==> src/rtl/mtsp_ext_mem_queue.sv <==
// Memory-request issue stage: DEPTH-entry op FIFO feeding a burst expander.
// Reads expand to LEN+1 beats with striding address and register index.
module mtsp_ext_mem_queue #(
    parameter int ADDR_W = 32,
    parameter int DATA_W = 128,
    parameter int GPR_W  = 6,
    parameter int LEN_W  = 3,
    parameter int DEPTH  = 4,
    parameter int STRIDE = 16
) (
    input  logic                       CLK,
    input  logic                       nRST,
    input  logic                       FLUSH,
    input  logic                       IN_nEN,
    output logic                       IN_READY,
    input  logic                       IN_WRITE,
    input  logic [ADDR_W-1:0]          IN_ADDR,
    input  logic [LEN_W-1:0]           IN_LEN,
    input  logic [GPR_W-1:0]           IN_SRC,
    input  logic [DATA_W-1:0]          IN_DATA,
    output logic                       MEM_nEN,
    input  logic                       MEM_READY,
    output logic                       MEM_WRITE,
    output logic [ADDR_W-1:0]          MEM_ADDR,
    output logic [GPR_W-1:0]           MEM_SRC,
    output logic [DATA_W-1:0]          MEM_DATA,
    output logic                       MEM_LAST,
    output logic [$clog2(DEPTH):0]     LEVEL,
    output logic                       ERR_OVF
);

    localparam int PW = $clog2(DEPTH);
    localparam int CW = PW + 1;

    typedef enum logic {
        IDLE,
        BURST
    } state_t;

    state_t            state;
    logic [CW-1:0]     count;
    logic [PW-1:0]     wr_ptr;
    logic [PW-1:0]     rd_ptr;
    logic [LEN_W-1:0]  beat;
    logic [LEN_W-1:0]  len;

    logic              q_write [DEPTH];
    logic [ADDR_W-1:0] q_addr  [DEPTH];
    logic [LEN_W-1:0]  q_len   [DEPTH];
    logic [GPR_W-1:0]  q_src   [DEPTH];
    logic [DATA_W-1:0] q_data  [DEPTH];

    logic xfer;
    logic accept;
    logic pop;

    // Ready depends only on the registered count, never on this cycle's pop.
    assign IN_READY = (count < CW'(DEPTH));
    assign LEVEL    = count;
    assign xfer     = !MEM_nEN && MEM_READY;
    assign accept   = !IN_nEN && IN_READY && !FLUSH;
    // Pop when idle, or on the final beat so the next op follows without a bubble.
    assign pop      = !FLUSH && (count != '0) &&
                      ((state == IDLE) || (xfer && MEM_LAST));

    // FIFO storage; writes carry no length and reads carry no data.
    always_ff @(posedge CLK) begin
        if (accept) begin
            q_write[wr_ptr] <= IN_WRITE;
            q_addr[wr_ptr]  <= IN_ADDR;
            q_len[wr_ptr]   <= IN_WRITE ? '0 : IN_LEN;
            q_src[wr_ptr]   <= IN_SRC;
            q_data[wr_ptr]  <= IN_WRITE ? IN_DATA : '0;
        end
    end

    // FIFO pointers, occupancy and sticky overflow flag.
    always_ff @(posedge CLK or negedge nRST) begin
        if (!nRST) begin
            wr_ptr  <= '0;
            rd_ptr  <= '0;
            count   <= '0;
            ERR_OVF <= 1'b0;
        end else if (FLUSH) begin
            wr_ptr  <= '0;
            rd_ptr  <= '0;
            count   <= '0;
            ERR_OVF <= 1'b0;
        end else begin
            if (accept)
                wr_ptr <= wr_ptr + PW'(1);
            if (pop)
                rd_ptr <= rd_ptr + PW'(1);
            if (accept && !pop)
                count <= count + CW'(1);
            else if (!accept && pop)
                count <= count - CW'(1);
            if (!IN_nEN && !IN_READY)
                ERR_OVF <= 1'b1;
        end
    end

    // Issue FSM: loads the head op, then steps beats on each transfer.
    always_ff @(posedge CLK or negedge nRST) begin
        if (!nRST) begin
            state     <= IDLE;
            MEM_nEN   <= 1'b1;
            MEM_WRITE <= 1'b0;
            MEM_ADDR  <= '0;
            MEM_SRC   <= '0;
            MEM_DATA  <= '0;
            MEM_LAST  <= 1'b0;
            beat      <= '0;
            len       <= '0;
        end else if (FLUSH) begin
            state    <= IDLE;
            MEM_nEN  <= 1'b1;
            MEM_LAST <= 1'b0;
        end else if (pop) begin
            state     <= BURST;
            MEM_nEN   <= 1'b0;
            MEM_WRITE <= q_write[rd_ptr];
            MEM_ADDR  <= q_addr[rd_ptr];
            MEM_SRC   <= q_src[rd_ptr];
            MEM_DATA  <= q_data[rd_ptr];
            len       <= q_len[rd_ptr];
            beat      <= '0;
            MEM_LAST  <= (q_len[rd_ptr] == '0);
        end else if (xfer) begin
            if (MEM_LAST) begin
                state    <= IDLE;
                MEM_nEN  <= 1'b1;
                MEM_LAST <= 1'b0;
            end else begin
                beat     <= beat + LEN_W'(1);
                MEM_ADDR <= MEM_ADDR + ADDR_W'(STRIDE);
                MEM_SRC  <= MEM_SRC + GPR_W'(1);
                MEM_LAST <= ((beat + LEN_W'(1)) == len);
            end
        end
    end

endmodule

* * *

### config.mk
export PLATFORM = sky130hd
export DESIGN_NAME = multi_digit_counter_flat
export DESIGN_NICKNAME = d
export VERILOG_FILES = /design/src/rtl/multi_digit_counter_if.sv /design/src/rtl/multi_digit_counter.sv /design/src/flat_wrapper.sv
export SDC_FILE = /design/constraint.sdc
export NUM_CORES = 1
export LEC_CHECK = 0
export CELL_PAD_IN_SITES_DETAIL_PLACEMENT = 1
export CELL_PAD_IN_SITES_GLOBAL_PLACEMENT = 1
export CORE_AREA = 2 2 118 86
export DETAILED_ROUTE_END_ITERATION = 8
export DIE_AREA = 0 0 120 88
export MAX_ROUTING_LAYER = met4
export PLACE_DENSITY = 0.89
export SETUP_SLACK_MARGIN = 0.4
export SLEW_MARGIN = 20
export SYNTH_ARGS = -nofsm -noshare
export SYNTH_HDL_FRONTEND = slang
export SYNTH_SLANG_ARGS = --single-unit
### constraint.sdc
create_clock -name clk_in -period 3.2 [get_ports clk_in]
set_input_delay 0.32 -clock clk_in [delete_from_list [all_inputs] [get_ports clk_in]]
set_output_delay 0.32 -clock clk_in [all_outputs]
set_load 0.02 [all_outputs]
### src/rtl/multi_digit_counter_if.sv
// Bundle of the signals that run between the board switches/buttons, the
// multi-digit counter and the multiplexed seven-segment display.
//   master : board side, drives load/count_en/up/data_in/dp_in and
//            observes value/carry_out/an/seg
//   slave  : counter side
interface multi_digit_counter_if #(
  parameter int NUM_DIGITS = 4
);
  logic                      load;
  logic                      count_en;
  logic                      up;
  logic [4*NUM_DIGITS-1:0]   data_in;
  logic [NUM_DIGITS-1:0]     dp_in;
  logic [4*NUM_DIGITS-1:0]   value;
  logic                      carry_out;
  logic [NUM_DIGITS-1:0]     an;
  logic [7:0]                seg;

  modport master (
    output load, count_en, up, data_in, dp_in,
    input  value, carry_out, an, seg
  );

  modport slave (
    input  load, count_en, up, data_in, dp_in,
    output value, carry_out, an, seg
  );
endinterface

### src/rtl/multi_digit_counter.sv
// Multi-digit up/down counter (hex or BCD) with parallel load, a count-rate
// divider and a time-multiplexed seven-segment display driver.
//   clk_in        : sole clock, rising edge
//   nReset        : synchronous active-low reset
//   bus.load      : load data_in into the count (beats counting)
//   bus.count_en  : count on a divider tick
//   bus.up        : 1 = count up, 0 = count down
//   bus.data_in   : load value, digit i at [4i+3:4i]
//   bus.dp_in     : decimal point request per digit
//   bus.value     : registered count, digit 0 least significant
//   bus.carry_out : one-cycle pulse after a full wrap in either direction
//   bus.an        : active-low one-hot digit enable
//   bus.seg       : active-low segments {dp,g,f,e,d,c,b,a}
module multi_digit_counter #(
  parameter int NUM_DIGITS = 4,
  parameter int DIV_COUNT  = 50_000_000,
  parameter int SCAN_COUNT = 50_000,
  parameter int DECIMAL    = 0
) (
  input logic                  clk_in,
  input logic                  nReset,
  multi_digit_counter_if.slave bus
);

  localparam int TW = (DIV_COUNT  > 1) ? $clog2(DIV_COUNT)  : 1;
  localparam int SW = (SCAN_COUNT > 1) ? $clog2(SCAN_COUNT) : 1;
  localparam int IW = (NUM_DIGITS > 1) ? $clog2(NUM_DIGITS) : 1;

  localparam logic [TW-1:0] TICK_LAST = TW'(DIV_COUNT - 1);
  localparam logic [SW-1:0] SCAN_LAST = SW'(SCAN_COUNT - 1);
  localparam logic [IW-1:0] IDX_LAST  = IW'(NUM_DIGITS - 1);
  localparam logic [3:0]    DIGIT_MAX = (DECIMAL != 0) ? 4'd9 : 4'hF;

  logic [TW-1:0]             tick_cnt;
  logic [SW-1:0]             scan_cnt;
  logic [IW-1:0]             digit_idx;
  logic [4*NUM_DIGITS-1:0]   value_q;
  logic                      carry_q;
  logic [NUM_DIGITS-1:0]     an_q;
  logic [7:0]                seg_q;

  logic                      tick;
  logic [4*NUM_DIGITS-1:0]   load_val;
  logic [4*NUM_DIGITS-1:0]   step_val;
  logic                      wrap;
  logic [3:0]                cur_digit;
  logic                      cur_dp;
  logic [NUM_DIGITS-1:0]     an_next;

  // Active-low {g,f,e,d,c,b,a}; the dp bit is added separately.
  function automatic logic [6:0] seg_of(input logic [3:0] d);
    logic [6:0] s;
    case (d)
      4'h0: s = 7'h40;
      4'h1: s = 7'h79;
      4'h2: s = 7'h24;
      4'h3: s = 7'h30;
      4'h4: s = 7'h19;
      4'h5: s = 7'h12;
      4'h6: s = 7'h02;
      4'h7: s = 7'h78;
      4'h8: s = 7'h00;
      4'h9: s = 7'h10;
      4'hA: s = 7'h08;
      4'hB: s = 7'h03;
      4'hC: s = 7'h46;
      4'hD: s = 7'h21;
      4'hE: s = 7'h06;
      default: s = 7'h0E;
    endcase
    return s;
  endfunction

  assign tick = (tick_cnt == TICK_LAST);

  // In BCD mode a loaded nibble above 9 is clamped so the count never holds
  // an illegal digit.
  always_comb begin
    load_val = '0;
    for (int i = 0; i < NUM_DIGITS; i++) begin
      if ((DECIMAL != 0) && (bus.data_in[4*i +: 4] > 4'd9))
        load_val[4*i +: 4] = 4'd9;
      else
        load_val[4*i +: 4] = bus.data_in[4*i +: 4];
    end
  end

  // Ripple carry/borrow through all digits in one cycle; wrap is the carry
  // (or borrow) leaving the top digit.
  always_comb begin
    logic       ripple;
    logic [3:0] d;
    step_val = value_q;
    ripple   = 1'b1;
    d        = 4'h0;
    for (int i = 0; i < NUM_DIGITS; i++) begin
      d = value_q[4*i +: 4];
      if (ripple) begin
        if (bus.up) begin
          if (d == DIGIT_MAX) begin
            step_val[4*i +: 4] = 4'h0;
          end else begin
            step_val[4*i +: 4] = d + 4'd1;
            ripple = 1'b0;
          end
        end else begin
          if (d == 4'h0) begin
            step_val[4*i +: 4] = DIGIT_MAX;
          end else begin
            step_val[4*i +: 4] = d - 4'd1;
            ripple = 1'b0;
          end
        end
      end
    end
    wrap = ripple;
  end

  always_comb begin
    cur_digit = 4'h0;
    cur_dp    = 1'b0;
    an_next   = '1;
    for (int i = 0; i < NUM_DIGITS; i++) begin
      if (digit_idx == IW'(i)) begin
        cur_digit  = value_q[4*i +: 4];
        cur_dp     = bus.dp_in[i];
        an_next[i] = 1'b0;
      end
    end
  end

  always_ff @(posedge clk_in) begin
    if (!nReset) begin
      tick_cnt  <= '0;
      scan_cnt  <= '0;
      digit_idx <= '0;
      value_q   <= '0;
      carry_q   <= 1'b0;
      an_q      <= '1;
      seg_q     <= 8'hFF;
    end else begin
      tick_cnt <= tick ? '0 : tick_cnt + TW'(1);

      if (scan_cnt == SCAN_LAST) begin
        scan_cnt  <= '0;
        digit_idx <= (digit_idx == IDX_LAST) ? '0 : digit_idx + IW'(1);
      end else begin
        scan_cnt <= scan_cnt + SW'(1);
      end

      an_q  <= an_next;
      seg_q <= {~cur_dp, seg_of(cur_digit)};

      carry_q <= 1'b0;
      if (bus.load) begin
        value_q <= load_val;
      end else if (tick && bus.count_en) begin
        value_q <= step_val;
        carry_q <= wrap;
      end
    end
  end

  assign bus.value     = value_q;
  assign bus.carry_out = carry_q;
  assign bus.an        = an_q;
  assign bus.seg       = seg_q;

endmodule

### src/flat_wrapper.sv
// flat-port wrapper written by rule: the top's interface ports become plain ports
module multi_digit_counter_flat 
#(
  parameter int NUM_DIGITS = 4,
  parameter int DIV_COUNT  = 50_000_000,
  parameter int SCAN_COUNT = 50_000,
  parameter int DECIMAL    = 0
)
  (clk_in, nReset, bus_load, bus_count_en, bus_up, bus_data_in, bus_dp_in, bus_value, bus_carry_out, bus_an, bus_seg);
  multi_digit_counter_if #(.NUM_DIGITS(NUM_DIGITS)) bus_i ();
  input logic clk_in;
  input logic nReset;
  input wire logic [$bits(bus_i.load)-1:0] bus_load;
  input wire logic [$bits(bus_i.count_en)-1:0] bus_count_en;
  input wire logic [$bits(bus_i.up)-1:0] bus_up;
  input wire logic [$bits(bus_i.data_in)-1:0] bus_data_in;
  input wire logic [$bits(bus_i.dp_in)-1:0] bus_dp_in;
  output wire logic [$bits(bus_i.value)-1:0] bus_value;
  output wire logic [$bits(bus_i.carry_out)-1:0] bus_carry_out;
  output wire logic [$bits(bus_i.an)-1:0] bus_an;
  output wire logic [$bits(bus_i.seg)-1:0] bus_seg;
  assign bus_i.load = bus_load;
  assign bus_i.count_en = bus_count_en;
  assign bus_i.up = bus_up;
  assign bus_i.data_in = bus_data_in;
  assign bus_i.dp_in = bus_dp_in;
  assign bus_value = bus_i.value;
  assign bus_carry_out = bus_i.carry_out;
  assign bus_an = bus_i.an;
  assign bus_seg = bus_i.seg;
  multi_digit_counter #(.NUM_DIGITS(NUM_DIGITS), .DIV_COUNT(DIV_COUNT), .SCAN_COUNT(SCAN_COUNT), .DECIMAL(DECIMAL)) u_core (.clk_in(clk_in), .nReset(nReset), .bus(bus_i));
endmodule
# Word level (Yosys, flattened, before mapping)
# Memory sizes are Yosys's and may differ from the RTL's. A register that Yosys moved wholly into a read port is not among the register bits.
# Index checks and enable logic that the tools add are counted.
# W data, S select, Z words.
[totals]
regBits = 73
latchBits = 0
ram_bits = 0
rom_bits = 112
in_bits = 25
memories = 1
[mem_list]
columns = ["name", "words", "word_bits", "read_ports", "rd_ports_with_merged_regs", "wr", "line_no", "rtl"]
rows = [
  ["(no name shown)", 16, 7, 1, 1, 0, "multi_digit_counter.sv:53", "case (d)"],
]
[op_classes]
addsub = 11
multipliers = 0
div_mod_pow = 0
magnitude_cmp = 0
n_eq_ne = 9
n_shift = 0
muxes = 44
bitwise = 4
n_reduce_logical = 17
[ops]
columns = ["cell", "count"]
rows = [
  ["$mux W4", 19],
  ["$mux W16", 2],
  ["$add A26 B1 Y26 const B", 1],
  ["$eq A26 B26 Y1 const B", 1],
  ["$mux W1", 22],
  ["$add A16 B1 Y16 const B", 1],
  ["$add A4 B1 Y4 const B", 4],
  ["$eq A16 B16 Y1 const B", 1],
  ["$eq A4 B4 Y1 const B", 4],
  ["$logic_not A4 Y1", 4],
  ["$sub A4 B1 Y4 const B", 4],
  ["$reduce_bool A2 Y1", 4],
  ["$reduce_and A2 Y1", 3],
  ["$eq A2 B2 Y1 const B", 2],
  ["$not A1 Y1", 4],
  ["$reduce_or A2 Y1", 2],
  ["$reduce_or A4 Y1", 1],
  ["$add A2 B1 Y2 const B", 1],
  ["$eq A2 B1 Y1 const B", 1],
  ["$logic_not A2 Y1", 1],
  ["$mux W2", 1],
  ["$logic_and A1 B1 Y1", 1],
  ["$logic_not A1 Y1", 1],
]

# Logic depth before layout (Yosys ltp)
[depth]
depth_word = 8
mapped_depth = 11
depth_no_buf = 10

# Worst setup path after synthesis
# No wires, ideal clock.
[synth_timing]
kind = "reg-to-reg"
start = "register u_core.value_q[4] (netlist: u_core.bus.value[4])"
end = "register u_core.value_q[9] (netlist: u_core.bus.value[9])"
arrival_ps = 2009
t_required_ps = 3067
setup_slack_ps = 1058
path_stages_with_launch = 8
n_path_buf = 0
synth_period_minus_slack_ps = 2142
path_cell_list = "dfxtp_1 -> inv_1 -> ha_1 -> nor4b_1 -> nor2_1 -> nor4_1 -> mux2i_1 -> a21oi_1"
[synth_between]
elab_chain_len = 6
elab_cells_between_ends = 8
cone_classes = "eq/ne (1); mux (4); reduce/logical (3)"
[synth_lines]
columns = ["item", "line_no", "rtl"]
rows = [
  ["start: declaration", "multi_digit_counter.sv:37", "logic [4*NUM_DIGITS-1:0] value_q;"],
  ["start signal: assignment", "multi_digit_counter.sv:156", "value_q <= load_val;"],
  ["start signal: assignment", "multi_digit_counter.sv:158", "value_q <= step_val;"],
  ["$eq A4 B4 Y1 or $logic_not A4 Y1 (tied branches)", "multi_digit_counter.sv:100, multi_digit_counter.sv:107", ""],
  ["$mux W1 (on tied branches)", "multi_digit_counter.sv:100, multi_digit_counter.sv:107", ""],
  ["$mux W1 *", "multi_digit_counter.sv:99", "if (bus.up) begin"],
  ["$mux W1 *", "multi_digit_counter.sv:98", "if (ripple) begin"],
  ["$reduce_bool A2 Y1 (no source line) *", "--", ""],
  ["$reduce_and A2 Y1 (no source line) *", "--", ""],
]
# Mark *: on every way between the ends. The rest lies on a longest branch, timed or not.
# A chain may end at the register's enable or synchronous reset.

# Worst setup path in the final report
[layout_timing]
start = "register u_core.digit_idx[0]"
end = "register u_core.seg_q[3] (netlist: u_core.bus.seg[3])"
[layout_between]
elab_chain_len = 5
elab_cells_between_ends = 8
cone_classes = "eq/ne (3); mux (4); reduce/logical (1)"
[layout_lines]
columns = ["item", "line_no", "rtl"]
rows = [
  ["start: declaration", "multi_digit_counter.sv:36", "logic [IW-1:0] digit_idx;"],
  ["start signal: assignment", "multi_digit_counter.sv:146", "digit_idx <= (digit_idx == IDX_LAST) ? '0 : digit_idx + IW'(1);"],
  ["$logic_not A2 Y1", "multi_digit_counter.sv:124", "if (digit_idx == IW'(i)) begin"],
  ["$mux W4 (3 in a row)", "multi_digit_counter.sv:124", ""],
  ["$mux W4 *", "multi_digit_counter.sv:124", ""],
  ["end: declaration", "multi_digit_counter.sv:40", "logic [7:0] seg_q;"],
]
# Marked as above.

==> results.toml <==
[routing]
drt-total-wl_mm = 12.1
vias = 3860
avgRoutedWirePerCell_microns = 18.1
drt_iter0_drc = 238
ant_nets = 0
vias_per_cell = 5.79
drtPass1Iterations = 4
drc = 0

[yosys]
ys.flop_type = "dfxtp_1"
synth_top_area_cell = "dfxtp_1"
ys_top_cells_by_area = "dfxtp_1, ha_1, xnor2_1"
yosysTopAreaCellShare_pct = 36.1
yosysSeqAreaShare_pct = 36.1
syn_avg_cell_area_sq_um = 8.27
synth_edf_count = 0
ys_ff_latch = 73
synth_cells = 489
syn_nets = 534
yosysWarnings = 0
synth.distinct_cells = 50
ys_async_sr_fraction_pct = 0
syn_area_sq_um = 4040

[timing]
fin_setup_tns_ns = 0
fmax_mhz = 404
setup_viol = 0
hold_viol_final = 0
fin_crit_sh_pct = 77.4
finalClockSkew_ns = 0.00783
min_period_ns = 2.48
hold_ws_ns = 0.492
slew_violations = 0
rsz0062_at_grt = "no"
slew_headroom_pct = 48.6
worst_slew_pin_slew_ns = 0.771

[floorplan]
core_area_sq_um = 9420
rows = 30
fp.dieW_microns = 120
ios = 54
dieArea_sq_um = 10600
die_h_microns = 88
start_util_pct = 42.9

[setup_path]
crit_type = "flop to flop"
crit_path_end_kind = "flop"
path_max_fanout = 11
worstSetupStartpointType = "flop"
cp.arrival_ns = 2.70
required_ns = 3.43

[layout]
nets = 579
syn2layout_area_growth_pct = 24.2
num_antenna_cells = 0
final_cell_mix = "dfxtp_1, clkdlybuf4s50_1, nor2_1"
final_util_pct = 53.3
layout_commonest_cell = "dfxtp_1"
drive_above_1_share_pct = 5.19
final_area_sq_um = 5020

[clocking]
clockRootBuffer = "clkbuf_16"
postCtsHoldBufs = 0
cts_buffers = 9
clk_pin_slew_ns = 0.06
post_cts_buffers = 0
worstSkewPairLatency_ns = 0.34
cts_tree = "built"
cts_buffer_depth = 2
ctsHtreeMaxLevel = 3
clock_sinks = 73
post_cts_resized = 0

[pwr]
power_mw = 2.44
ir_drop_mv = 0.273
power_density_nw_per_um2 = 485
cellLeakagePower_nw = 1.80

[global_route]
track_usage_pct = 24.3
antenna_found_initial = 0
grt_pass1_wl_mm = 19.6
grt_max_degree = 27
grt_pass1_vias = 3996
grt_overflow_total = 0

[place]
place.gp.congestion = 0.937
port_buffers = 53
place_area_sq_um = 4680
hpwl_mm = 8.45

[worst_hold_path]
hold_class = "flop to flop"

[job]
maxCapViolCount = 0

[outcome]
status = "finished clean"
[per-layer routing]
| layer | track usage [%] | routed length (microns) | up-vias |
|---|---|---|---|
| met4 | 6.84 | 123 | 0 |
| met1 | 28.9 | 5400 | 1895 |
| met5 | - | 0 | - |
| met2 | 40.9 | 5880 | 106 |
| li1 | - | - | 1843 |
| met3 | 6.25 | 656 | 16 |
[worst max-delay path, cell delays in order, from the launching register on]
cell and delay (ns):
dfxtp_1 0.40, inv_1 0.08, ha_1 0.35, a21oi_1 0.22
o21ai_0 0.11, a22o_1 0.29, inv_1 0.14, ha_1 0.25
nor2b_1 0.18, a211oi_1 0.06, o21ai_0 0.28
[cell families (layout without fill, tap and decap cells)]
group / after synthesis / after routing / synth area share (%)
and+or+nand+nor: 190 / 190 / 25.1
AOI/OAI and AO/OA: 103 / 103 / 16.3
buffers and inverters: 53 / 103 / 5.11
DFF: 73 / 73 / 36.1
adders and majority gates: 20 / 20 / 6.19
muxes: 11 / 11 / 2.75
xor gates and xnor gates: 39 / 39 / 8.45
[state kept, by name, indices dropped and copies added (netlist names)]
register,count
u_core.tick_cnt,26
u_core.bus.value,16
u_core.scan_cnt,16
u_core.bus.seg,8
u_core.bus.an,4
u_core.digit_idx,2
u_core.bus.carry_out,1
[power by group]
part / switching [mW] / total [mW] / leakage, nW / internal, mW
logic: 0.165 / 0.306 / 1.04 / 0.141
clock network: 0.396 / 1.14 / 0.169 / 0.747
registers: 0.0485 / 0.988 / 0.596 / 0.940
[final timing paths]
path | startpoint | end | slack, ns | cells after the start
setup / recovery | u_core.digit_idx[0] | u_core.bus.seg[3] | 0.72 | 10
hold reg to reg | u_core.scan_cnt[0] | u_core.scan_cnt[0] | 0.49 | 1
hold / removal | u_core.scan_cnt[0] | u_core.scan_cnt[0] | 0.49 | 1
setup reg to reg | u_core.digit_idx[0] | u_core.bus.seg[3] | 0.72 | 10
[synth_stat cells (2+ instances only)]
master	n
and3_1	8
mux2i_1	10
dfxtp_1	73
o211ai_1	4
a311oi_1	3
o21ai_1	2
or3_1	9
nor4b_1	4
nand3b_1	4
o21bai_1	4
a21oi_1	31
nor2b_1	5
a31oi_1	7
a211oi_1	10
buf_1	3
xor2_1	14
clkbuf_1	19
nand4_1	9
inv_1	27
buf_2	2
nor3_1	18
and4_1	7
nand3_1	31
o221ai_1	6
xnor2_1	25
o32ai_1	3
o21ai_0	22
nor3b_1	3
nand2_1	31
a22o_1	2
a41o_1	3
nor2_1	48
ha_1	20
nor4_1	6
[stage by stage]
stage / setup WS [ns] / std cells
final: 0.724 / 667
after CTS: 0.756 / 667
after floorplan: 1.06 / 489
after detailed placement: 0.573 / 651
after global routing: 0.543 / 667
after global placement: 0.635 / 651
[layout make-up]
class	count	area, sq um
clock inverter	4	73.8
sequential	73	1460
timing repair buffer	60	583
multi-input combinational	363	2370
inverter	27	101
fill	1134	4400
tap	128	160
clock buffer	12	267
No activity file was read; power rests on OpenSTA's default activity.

Problem to solve: Scan the material for the word "synthesis". Return every line where it is found.

Answer section:
# Worst setup path after synthesis
group / after synthesis / after routing / synth area share (%)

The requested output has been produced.